● What is being asked: Transcribe only the lines of the listing below from the one holding "Clock buffer | 4 | 4.15" through the one holding "ABC_AREA = 1", inclusive, without any change.
** Data listing follows **
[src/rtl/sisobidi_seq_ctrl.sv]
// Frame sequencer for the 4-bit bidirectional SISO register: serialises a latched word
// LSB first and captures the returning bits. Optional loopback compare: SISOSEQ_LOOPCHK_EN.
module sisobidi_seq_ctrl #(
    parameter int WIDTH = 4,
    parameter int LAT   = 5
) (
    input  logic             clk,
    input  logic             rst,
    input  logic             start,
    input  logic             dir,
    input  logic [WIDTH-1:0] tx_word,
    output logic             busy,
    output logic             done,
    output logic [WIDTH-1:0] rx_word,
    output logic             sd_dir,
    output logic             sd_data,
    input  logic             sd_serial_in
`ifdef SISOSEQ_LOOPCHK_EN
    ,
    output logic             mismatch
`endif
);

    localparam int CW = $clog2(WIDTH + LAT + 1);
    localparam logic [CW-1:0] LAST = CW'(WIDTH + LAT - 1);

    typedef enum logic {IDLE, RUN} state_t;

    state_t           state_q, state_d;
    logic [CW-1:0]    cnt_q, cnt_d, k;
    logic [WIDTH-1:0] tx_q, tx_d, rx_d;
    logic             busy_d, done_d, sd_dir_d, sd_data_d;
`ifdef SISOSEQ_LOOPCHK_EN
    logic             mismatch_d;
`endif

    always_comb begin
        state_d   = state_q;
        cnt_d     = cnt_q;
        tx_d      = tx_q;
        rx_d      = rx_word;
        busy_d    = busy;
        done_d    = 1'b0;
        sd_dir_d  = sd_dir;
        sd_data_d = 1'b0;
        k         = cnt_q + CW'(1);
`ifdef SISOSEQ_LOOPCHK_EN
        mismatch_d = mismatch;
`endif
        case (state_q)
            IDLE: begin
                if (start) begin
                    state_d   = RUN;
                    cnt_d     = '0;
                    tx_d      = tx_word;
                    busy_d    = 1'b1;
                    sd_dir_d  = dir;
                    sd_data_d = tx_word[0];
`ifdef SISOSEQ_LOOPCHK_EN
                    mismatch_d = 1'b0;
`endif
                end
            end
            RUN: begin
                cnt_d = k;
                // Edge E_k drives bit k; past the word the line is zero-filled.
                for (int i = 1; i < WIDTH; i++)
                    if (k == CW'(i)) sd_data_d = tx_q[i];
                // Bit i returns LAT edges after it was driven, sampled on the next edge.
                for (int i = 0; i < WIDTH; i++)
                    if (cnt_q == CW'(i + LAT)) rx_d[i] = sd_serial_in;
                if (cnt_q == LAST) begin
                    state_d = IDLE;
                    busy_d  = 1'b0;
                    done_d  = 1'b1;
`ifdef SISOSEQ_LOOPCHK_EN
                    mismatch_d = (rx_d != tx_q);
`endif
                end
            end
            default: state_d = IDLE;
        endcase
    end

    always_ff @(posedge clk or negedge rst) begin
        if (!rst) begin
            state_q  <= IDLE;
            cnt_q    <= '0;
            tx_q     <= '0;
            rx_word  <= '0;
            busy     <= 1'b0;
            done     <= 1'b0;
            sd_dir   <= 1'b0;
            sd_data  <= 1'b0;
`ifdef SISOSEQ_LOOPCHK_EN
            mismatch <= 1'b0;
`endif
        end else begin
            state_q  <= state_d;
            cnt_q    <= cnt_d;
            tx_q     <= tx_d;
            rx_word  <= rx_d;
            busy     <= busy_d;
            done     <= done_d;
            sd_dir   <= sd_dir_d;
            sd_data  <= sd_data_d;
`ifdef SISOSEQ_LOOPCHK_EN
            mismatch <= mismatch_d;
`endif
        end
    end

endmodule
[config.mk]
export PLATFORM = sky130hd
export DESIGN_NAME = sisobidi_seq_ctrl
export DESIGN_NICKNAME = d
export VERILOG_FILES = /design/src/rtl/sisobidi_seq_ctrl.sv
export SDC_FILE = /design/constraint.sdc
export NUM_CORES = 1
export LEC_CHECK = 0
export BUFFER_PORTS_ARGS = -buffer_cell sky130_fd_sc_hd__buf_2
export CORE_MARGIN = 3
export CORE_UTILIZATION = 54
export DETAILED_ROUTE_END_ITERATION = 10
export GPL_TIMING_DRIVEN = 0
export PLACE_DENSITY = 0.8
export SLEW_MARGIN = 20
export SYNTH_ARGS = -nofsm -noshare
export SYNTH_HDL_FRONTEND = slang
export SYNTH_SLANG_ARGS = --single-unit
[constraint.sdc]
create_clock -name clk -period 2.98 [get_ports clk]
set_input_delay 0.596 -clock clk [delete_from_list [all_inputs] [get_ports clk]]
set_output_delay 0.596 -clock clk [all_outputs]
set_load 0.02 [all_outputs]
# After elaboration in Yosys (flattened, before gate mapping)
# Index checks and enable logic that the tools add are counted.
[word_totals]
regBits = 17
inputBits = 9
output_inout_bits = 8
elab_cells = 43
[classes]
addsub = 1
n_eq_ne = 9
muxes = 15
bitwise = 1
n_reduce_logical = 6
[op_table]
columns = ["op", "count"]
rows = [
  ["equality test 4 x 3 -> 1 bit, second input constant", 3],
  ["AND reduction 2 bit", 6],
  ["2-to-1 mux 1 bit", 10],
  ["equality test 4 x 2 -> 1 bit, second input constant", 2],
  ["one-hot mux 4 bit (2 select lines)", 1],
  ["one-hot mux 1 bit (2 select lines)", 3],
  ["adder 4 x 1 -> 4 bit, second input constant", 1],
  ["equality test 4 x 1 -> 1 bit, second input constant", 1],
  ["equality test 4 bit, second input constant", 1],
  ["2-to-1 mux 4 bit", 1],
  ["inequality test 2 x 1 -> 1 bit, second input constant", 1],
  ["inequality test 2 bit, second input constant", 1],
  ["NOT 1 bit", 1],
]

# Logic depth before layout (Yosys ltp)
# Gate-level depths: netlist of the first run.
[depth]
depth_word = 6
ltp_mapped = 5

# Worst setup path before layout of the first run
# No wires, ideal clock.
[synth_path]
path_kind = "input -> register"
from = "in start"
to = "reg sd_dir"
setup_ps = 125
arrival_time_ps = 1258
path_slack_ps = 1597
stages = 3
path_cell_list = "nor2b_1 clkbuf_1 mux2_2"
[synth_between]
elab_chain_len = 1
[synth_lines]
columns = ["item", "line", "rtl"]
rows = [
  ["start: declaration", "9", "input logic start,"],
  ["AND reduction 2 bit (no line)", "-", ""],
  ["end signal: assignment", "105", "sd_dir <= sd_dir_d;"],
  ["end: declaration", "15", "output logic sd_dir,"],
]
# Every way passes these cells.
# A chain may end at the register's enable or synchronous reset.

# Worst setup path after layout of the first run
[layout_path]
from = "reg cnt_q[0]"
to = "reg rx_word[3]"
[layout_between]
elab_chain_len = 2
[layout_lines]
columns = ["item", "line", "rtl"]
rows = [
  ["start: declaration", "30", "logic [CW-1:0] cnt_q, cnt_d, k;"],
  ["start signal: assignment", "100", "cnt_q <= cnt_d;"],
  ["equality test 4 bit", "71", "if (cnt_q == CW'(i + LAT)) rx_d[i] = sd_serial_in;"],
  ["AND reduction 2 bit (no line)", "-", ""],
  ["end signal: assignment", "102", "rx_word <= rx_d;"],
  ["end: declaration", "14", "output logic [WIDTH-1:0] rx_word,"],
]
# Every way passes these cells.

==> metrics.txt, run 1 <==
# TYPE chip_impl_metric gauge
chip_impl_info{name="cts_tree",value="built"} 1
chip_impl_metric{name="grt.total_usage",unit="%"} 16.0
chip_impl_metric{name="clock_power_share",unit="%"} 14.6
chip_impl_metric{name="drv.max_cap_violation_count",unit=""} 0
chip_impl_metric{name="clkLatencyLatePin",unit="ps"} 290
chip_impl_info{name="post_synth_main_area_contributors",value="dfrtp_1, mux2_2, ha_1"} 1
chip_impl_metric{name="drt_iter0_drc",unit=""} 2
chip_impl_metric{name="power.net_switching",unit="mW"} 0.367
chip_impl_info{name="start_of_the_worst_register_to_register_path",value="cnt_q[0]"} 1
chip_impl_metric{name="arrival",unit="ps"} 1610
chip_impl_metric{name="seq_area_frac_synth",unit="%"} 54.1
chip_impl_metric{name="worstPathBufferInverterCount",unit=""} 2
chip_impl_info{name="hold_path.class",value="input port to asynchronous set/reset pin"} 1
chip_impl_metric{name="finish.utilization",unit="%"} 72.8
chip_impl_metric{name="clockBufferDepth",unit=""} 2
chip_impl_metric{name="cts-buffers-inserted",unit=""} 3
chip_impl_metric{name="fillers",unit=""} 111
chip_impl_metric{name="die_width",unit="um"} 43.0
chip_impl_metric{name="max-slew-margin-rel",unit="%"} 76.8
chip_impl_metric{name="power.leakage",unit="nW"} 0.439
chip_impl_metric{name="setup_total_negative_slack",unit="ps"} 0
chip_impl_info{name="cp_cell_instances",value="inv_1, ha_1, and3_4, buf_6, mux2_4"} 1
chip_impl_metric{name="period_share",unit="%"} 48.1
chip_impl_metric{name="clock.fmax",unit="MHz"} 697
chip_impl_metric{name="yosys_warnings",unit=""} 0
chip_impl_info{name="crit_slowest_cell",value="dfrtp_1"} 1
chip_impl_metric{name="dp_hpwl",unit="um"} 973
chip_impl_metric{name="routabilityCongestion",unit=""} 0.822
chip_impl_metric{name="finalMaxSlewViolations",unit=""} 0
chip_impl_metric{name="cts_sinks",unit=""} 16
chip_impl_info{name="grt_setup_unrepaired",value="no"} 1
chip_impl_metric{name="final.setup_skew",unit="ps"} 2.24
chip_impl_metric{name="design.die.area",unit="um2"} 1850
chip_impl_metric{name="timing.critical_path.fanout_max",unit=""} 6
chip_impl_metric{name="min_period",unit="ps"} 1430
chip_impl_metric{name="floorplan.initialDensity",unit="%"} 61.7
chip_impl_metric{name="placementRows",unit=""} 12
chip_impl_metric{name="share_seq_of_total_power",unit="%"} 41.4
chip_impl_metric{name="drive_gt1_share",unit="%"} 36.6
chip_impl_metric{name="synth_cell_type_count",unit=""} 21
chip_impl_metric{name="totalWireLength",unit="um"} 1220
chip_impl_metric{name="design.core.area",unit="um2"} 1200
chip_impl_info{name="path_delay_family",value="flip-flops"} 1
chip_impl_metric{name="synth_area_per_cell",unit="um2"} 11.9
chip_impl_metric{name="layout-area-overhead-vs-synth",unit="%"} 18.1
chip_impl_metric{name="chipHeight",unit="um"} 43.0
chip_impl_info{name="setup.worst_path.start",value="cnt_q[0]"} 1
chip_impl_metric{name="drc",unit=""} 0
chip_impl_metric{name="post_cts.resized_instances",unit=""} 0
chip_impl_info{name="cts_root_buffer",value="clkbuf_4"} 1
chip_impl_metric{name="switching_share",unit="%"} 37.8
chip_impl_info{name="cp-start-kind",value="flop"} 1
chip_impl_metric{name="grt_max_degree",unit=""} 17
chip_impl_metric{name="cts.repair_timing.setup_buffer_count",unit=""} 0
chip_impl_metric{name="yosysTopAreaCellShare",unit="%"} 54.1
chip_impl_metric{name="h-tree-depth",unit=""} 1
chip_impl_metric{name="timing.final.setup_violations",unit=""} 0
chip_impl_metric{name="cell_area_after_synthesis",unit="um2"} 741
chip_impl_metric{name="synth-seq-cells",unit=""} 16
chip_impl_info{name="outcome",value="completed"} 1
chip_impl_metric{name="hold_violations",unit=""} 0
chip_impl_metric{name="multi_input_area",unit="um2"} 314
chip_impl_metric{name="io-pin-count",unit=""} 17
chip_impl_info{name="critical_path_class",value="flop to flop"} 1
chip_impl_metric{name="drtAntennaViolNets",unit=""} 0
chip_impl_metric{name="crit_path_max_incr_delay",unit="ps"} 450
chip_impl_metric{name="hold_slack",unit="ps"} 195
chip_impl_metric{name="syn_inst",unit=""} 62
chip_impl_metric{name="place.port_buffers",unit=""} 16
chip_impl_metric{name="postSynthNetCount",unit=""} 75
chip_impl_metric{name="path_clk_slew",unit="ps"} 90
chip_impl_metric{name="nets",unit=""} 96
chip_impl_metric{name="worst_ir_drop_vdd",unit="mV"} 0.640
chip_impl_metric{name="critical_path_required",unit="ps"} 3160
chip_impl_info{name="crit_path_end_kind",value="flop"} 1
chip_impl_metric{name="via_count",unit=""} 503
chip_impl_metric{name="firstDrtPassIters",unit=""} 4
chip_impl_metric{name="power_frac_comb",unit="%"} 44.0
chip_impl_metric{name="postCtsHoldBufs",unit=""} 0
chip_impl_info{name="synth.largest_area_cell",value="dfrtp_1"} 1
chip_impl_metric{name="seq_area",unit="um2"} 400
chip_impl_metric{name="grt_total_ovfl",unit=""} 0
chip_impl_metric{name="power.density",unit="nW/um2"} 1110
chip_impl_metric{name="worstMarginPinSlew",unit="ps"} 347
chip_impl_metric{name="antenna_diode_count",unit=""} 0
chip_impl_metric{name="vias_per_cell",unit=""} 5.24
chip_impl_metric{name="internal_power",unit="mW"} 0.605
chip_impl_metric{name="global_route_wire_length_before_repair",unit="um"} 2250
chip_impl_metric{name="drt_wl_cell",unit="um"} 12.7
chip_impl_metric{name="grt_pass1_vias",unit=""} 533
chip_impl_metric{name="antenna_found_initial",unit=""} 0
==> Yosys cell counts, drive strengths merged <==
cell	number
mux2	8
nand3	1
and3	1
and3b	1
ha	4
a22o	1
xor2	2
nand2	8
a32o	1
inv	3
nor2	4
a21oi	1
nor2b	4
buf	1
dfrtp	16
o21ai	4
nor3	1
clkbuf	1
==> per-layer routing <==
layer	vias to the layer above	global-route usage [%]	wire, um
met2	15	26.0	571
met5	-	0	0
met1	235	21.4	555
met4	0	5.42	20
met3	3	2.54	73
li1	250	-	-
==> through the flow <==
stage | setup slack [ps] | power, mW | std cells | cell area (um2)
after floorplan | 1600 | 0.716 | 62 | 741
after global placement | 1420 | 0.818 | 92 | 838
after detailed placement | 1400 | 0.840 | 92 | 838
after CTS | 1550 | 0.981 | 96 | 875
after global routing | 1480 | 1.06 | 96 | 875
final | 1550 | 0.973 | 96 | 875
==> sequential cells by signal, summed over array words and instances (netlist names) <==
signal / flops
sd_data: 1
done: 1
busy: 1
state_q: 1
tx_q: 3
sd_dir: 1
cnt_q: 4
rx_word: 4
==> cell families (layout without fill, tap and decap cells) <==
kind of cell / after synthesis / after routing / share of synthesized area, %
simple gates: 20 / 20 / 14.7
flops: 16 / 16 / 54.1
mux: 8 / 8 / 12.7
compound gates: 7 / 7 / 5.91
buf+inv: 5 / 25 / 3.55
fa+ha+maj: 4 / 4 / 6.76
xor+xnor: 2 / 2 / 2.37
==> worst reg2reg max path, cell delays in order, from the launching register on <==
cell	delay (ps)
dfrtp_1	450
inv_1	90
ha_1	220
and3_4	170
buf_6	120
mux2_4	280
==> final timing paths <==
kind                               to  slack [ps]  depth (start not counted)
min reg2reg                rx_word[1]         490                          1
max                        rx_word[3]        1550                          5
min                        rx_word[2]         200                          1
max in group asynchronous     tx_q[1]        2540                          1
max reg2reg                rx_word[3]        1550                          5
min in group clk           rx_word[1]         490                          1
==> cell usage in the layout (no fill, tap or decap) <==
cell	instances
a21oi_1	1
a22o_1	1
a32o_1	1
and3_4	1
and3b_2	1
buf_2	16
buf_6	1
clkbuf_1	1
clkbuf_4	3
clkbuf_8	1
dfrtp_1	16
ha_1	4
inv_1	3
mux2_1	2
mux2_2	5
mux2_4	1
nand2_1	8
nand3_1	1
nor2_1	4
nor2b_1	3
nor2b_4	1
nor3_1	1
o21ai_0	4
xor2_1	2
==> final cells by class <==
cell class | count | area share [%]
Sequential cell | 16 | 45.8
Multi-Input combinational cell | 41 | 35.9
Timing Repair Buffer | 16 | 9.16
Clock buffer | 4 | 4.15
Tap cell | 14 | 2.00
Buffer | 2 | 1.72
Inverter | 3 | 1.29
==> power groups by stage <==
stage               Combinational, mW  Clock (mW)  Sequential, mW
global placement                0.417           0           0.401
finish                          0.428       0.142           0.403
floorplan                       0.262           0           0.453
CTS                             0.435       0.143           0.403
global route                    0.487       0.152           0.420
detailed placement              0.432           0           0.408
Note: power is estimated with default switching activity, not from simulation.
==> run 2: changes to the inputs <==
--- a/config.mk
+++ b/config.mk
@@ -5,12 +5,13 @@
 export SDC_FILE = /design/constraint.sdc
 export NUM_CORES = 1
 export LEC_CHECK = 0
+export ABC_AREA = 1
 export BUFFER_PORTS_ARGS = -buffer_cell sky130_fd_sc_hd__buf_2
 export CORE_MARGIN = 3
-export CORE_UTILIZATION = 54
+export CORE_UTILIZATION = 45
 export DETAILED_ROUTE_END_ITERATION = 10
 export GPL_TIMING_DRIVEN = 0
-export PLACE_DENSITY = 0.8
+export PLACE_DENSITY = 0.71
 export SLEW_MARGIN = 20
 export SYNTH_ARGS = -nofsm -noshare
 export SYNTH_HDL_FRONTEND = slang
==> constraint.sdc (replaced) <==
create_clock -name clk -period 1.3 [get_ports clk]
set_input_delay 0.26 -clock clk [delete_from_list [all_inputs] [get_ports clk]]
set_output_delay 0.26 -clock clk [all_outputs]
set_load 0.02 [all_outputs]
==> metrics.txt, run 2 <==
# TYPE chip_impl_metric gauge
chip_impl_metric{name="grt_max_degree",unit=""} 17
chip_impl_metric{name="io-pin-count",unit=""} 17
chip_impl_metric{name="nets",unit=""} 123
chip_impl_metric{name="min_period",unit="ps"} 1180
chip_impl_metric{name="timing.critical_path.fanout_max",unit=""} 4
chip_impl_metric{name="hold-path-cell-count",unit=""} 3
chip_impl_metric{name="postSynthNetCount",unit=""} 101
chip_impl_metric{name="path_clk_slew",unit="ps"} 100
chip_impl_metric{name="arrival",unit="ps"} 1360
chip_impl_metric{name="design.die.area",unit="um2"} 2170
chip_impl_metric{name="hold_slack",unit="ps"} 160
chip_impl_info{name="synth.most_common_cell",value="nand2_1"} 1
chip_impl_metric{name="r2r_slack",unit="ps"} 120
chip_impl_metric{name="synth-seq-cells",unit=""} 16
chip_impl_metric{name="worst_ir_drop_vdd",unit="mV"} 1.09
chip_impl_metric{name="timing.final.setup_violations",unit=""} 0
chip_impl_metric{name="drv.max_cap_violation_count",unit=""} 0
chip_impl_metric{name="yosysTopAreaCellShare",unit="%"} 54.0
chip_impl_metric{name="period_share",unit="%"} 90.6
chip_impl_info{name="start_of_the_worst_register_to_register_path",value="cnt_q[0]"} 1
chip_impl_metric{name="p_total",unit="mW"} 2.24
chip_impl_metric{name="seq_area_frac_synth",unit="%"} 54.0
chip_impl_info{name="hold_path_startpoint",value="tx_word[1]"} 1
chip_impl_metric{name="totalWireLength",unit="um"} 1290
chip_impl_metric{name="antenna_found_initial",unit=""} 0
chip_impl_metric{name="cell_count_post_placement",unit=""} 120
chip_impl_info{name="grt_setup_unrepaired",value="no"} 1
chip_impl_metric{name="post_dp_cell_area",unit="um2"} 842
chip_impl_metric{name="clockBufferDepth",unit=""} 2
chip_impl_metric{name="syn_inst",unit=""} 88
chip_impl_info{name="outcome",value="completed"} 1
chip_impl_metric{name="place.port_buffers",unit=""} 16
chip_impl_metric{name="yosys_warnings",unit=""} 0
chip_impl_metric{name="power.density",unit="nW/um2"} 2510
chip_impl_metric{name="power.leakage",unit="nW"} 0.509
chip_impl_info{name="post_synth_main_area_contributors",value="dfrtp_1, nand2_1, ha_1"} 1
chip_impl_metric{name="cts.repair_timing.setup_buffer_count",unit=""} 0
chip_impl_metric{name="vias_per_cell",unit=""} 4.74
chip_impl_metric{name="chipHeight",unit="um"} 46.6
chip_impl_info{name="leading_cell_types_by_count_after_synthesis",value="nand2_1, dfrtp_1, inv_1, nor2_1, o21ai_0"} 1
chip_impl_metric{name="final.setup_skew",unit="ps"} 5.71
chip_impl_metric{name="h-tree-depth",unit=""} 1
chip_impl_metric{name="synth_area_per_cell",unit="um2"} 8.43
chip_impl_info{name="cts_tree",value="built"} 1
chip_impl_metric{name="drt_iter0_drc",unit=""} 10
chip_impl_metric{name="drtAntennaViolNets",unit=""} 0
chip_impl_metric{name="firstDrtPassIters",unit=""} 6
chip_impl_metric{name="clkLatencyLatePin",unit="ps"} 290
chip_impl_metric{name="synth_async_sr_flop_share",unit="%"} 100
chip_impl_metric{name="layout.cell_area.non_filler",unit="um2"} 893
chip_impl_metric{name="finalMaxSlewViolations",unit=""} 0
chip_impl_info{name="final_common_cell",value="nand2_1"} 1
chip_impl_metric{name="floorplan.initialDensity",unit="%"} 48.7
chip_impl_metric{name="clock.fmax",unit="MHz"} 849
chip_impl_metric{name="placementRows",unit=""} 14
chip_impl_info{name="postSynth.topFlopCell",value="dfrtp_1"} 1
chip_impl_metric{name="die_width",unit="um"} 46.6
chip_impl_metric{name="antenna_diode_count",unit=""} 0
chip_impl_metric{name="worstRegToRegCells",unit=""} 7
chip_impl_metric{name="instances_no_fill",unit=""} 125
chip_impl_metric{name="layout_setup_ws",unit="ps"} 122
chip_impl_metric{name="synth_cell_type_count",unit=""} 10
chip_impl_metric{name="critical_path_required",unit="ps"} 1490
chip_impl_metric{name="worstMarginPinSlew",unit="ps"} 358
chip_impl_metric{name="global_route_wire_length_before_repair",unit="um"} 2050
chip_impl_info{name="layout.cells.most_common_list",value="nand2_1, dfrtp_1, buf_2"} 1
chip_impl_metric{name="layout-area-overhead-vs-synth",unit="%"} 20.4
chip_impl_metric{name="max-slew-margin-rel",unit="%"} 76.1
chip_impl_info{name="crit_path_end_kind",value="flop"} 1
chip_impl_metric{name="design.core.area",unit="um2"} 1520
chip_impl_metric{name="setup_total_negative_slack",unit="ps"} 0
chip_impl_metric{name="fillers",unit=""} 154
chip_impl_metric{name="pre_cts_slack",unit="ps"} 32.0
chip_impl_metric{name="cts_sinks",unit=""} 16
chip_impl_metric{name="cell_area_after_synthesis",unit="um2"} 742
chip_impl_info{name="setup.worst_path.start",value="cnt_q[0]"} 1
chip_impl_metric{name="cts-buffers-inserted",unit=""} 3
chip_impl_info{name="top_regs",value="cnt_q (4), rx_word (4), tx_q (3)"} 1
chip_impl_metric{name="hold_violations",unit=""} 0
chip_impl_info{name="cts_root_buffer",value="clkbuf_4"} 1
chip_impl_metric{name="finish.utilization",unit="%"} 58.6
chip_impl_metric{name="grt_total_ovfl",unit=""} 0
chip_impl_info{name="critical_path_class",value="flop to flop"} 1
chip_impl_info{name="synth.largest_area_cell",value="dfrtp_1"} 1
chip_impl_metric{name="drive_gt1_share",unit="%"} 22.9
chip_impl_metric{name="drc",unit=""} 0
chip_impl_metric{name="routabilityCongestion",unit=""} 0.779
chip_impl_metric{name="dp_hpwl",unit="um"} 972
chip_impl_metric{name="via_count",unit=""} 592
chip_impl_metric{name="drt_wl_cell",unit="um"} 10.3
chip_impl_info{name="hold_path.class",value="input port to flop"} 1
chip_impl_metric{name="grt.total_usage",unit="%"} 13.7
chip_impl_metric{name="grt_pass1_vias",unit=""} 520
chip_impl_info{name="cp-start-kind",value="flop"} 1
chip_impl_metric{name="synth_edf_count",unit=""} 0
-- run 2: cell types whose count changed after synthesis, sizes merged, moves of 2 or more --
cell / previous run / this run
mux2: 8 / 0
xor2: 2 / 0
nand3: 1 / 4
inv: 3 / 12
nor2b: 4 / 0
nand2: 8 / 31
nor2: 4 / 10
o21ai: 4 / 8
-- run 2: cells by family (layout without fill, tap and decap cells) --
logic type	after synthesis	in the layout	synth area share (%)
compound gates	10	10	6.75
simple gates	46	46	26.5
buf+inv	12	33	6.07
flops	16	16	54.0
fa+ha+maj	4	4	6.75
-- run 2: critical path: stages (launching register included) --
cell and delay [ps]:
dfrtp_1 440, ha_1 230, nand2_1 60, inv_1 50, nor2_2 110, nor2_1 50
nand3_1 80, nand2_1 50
** End of Data listing **
● Expected output:
Clock buffer | 4 | 4.15
Tap cell | 14 | 2.00
Buffer | 2 | 1.72
Inverter | 3 | 1.29
==> power groups by stage <==
stage               Combinational, mW  Clock (mW)  Sequential, mW
global placement                0.417           0           0.401
finish                          0.428       0.142           0.403
floorplan                       0.262           0           0.453
CTS                             0.435       0.143           0.403
global route                    0.487       0.152           0.420
detailed placement              0.432           0           0.408
Note: power is estimated with default switching activity, not from simulation.
==> run 2: changes to the inputs <==
--- a/config.mk
+++ b/config.mk
@@ -5,12 +5,13 @@
 export SDC_FILE = /design/constraint.sdc
 export NUM_CORES = 1
 export LEC_CHECK = 0
+export ABC_AREA = 1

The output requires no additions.